----- RECORD EXTRACTS -----

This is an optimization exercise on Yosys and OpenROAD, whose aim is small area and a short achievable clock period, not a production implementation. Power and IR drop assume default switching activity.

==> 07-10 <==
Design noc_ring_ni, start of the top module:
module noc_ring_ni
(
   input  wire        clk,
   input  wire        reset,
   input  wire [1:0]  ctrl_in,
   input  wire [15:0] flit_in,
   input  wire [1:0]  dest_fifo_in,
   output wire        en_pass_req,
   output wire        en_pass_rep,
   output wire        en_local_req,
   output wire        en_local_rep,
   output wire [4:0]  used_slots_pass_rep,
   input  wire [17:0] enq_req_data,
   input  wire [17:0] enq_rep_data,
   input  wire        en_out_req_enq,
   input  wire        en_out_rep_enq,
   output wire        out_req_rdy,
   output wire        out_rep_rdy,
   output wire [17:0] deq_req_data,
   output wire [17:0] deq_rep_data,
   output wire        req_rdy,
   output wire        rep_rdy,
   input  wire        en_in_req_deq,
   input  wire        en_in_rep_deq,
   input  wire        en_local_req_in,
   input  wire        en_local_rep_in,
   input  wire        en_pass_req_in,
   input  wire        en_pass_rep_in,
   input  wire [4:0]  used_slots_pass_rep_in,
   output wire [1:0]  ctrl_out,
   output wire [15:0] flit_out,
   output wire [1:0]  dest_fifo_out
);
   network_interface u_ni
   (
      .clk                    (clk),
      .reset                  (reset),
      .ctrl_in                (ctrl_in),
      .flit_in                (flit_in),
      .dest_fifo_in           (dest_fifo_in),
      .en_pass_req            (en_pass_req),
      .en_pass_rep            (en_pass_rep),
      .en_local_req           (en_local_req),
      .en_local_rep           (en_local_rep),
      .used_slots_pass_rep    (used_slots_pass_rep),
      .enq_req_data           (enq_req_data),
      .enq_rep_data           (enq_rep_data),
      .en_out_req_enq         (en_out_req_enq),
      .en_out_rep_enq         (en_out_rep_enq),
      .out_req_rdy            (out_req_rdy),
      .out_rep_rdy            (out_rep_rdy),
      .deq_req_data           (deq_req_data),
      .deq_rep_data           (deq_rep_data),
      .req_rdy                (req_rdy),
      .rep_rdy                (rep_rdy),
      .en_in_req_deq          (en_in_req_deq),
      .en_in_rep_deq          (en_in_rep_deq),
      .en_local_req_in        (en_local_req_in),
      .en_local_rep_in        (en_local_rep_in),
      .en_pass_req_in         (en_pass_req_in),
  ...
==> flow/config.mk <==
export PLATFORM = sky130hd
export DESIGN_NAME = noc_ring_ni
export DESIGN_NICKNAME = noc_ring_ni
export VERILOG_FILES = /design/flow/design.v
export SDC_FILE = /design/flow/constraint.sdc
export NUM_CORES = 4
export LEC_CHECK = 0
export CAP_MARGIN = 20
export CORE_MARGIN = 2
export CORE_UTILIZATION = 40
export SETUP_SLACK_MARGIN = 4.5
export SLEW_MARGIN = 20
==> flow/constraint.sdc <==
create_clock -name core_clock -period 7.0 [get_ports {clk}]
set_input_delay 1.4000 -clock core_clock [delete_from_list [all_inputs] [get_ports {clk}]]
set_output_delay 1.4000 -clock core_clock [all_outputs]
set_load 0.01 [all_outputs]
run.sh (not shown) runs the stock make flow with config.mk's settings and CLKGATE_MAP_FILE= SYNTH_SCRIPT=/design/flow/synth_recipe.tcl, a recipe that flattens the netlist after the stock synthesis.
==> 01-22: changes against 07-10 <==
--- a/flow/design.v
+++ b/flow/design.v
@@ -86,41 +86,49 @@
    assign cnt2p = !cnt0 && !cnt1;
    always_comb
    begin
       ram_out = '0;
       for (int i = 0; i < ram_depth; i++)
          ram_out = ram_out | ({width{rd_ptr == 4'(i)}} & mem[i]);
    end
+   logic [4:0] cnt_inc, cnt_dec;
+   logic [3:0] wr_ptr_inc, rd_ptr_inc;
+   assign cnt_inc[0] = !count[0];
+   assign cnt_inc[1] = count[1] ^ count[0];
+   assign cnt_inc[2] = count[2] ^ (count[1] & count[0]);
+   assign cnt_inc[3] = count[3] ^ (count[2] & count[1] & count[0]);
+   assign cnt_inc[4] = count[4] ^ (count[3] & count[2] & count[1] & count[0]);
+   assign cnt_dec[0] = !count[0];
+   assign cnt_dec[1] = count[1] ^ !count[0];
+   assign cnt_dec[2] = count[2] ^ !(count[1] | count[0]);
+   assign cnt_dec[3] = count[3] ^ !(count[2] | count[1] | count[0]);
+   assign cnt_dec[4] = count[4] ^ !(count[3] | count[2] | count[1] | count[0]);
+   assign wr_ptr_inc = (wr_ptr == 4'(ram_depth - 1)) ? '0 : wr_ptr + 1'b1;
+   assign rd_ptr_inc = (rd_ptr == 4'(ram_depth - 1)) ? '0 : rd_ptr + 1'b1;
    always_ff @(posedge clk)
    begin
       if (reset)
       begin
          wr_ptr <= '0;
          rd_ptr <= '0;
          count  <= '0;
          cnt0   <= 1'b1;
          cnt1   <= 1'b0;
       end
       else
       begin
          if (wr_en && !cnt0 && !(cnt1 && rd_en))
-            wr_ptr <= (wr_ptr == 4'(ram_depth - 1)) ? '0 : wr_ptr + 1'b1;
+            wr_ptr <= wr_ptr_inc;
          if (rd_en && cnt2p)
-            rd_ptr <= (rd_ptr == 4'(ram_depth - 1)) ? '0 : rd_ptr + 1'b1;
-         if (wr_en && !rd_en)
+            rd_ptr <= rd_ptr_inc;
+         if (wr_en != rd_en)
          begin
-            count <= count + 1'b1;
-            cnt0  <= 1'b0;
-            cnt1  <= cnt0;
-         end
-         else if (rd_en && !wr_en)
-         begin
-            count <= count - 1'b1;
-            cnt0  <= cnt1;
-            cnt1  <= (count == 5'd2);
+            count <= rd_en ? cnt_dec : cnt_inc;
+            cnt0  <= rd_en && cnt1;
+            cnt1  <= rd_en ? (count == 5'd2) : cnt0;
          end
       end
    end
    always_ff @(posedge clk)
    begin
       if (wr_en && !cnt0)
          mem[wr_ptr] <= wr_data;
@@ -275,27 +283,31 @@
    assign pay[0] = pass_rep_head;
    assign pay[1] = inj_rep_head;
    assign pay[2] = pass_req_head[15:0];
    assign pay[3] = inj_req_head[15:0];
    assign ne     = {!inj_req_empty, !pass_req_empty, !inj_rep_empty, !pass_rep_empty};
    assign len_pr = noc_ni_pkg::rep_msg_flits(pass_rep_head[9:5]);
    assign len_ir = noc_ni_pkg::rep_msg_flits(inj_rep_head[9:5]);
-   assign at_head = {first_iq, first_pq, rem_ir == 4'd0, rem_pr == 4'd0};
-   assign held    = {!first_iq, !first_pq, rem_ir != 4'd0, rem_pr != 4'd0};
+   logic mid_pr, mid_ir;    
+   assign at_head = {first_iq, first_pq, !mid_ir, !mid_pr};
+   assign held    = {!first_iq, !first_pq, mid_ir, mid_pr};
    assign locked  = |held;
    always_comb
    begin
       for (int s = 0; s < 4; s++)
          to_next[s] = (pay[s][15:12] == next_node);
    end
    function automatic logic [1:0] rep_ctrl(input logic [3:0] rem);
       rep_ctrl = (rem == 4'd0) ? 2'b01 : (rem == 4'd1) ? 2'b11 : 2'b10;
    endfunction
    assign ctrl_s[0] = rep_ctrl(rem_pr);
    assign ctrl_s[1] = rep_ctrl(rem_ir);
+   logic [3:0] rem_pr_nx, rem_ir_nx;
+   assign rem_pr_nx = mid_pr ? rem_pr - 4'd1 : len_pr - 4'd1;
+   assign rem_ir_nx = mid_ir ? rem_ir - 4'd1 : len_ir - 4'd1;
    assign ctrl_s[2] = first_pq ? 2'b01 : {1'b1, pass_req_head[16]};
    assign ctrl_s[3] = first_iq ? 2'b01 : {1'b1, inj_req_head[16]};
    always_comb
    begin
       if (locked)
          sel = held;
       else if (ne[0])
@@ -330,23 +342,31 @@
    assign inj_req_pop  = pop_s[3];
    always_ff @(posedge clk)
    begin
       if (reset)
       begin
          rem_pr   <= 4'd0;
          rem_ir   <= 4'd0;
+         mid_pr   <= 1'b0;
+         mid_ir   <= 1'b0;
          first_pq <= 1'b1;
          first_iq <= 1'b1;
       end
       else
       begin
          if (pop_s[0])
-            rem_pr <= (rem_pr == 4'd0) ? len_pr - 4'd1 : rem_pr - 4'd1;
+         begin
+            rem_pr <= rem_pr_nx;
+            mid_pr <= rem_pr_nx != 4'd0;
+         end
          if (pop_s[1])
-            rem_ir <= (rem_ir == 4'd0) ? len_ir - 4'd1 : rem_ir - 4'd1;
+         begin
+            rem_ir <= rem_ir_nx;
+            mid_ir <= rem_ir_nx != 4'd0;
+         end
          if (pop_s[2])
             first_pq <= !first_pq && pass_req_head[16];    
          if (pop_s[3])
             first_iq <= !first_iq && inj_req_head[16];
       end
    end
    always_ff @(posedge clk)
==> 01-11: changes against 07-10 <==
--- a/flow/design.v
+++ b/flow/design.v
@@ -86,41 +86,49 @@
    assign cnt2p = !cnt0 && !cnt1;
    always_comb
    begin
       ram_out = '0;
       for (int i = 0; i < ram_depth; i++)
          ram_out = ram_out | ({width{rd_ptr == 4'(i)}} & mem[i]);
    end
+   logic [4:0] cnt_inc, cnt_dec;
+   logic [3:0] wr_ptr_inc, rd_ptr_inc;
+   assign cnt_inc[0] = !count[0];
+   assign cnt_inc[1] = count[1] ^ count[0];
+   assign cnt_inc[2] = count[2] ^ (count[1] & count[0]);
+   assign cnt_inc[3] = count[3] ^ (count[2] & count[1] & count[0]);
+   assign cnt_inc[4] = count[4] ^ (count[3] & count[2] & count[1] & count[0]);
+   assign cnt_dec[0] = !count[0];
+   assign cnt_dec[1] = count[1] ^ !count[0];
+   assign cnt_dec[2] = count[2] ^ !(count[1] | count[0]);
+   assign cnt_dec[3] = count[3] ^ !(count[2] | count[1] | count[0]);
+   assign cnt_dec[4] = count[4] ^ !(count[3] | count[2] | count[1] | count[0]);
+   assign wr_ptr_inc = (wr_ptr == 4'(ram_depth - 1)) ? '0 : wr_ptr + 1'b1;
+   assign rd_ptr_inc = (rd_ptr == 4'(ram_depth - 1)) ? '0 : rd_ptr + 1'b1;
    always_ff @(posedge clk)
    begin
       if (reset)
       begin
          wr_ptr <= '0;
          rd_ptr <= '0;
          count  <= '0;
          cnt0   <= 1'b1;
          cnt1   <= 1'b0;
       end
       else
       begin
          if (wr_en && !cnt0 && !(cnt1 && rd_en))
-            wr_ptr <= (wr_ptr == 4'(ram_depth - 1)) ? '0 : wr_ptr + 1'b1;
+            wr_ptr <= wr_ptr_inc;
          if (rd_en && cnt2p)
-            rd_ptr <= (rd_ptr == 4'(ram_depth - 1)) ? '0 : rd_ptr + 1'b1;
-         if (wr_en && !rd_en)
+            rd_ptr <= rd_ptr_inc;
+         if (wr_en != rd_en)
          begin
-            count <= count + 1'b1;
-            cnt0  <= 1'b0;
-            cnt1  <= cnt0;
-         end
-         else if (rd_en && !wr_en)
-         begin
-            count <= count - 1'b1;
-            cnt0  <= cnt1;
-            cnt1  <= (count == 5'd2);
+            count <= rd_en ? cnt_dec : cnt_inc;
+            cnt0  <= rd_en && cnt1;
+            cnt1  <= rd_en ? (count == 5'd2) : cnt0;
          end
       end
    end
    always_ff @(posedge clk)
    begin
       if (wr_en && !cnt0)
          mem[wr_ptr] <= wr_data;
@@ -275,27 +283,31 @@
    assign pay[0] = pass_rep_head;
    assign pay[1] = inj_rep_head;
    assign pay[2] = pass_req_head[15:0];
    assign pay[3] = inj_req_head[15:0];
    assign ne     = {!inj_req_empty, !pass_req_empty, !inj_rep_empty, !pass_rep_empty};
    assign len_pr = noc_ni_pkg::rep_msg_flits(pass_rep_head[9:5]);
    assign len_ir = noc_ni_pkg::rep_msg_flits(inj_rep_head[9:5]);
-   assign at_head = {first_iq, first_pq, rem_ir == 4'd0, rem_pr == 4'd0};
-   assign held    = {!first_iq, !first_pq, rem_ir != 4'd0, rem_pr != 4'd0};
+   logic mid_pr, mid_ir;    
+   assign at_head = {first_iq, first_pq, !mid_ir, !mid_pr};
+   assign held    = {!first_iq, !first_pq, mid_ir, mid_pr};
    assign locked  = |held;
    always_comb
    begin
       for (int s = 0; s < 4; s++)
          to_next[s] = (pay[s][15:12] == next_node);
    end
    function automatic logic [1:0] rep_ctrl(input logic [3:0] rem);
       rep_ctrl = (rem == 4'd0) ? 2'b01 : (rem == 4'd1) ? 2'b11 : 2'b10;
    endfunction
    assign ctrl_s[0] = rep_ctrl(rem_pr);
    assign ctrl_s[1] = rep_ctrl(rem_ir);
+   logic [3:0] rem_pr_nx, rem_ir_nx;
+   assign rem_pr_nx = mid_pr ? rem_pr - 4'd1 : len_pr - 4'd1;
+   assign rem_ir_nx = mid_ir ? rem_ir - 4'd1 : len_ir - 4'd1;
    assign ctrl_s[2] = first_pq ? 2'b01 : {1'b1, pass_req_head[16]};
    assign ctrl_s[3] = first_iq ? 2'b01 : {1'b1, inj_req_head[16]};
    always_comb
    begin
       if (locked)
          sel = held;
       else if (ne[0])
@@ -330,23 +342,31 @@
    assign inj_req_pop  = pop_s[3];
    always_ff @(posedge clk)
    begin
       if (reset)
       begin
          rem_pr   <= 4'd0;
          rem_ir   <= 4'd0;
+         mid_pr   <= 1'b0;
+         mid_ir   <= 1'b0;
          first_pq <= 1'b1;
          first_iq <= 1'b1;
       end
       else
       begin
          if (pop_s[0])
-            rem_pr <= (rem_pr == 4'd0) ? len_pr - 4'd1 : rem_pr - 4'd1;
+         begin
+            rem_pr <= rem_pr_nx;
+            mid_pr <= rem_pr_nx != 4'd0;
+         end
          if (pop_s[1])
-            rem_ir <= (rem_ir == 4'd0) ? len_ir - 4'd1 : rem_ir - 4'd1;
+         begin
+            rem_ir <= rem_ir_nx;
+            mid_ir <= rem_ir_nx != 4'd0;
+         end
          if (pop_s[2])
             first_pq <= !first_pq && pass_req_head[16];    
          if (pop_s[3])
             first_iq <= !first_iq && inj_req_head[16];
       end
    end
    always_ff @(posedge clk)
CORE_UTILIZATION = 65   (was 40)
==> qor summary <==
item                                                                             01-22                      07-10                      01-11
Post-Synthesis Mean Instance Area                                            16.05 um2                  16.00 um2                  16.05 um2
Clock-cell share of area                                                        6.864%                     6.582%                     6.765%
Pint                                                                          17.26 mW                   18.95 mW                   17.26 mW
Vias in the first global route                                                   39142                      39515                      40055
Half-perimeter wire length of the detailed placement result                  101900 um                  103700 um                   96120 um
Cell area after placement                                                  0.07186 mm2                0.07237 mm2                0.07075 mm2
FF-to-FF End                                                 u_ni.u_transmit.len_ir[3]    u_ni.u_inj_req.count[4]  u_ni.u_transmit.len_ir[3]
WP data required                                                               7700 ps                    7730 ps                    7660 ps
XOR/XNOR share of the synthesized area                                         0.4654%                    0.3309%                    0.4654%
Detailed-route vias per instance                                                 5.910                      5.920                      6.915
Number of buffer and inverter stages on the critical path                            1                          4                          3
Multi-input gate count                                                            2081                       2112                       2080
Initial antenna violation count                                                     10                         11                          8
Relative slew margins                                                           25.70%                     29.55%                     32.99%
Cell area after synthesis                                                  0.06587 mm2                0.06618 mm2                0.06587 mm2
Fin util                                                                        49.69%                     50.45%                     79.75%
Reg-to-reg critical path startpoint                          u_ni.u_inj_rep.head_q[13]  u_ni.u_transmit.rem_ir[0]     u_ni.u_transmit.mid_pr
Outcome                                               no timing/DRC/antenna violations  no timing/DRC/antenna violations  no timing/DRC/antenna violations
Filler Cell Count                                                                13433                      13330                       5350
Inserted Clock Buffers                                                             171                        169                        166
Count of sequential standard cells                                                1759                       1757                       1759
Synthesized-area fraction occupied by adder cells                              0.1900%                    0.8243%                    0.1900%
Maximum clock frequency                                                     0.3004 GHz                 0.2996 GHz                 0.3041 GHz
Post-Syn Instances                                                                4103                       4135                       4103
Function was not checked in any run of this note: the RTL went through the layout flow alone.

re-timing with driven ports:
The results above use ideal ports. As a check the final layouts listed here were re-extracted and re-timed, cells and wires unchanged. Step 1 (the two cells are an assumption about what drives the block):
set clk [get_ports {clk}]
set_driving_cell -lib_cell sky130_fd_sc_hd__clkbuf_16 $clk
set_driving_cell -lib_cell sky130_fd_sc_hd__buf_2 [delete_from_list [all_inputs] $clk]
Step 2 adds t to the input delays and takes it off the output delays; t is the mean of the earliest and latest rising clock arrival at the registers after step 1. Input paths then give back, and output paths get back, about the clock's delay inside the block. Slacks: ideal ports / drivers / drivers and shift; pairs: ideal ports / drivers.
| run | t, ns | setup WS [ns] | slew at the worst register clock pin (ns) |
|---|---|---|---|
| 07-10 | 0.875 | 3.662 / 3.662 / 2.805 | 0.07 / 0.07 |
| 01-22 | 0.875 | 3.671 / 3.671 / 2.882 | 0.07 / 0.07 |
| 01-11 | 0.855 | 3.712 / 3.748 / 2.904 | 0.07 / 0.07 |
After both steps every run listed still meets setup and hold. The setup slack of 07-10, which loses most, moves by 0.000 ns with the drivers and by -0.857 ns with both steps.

-----
----- RECORD EXTRACTS -----

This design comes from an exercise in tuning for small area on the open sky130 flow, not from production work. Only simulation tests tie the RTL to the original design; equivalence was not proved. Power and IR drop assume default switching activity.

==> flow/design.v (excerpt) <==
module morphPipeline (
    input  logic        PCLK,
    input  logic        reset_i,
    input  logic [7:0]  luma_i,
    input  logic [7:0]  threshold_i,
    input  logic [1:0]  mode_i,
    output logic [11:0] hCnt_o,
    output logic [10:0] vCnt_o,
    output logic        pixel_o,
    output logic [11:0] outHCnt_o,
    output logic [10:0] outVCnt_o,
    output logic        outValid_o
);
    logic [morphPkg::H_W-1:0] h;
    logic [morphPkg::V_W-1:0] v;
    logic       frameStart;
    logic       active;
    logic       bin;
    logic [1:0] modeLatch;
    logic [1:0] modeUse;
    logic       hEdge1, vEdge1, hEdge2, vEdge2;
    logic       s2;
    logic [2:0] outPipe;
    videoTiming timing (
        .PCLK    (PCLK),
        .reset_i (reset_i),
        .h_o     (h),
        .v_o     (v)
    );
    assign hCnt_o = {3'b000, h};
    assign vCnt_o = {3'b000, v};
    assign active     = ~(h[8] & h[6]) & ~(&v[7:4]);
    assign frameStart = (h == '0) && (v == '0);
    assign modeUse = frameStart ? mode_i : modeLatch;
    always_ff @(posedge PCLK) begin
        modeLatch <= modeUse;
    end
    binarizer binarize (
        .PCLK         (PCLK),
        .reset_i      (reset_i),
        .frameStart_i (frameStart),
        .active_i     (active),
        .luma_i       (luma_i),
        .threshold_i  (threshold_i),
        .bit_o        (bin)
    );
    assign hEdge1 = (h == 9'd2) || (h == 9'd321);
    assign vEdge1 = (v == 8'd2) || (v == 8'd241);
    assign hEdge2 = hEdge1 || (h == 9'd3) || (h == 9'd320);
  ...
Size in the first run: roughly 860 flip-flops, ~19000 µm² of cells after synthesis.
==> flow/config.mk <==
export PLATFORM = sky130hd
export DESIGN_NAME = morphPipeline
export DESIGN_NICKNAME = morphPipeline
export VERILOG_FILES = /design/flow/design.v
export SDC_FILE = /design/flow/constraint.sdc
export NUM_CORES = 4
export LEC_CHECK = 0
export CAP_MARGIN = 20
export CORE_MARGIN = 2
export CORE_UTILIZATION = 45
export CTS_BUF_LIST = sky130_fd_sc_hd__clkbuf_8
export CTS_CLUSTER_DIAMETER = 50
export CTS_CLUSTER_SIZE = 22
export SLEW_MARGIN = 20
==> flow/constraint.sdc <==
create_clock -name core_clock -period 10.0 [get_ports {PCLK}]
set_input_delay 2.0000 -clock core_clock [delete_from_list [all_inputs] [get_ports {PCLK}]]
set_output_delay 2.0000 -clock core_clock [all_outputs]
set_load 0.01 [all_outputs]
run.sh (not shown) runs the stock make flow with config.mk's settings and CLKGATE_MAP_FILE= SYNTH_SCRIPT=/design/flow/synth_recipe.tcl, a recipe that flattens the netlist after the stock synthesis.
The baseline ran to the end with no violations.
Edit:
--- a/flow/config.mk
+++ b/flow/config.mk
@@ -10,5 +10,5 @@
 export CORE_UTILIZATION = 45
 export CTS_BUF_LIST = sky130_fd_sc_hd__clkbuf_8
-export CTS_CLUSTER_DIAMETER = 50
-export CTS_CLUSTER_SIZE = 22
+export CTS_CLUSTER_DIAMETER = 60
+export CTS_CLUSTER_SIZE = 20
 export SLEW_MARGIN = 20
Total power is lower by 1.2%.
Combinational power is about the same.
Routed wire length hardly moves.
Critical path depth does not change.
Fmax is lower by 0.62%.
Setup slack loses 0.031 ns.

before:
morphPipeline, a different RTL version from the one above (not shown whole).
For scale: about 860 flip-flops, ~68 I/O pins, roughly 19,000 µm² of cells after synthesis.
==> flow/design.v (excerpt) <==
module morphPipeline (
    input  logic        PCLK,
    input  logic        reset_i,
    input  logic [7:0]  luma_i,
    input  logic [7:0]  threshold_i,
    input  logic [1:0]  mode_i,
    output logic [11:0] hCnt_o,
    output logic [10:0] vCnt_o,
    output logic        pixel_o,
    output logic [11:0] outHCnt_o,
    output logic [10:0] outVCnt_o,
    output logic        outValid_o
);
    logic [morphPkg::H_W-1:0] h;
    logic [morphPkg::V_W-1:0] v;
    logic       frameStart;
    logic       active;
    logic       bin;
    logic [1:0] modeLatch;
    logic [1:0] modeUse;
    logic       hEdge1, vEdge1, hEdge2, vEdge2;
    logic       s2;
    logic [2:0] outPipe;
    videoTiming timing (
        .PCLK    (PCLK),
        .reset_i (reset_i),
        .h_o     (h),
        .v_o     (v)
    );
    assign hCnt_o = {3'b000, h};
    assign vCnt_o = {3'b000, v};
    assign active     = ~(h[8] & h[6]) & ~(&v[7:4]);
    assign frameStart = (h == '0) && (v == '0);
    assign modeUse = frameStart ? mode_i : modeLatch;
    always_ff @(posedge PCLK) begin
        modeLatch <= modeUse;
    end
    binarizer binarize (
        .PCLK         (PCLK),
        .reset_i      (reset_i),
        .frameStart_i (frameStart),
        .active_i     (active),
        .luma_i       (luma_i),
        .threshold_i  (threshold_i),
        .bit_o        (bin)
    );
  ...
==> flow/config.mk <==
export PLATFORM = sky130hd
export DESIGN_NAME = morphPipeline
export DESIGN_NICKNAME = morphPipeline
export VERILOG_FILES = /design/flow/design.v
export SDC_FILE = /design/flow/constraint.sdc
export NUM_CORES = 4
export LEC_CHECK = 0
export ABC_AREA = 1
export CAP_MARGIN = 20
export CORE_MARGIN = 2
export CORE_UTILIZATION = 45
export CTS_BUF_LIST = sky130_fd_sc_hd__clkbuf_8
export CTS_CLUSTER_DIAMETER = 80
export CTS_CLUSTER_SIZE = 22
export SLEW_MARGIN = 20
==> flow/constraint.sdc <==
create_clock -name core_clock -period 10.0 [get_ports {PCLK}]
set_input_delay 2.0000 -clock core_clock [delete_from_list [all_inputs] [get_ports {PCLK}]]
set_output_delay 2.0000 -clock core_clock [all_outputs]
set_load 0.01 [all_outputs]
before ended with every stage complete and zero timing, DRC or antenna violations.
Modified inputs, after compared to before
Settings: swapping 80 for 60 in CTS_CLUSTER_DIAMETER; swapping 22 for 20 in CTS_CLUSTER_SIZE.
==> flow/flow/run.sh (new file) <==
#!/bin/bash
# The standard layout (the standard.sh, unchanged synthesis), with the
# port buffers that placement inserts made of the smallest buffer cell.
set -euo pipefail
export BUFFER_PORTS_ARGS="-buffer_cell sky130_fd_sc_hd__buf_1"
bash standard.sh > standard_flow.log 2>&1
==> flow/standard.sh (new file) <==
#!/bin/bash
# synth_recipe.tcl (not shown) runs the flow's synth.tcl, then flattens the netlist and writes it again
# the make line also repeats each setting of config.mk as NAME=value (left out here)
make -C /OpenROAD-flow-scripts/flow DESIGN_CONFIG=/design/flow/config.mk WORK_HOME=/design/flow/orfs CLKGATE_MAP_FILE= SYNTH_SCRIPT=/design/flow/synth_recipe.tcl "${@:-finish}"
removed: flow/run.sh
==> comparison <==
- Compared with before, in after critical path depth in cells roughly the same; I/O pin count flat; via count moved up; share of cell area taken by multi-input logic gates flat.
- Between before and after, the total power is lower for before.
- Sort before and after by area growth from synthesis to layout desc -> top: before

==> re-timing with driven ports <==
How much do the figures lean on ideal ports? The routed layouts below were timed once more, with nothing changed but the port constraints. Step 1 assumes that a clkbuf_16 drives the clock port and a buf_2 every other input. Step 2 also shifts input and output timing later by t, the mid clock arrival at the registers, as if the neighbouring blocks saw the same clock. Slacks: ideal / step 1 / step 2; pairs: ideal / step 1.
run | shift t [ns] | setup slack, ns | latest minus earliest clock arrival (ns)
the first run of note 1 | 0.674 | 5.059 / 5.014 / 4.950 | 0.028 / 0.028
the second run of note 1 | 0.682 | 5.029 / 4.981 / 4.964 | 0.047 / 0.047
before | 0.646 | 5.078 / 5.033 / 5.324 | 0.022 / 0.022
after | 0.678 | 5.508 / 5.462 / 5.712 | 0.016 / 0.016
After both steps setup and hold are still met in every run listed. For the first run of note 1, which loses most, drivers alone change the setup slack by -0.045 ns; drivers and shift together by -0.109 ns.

-----
----- RECORD EXTRACTS -----

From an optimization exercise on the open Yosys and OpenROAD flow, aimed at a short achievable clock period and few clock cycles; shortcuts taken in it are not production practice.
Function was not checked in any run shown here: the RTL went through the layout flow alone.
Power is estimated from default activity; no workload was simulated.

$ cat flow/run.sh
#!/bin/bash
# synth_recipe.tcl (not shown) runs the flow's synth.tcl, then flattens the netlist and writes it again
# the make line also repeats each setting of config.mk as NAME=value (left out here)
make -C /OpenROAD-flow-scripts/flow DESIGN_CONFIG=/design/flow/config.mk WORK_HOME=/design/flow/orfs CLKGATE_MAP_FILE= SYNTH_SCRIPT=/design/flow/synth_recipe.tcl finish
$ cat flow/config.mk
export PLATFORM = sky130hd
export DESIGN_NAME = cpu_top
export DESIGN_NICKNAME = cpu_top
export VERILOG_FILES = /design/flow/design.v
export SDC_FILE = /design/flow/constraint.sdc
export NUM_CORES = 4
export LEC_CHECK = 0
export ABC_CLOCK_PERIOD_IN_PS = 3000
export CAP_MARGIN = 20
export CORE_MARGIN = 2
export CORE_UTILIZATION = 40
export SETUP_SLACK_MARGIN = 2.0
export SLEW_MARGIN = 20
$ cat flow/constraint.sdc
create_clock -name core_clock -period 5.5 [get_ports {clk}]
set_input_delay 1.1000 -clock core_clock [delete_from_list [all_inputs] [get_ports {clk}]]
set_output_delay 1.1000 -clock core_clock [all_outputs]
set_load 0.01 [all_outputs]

-----

Could you say how many lines in the data above contain "share"? Reply with the number alone.

_RESULT OF THIS EXERCISE_:
3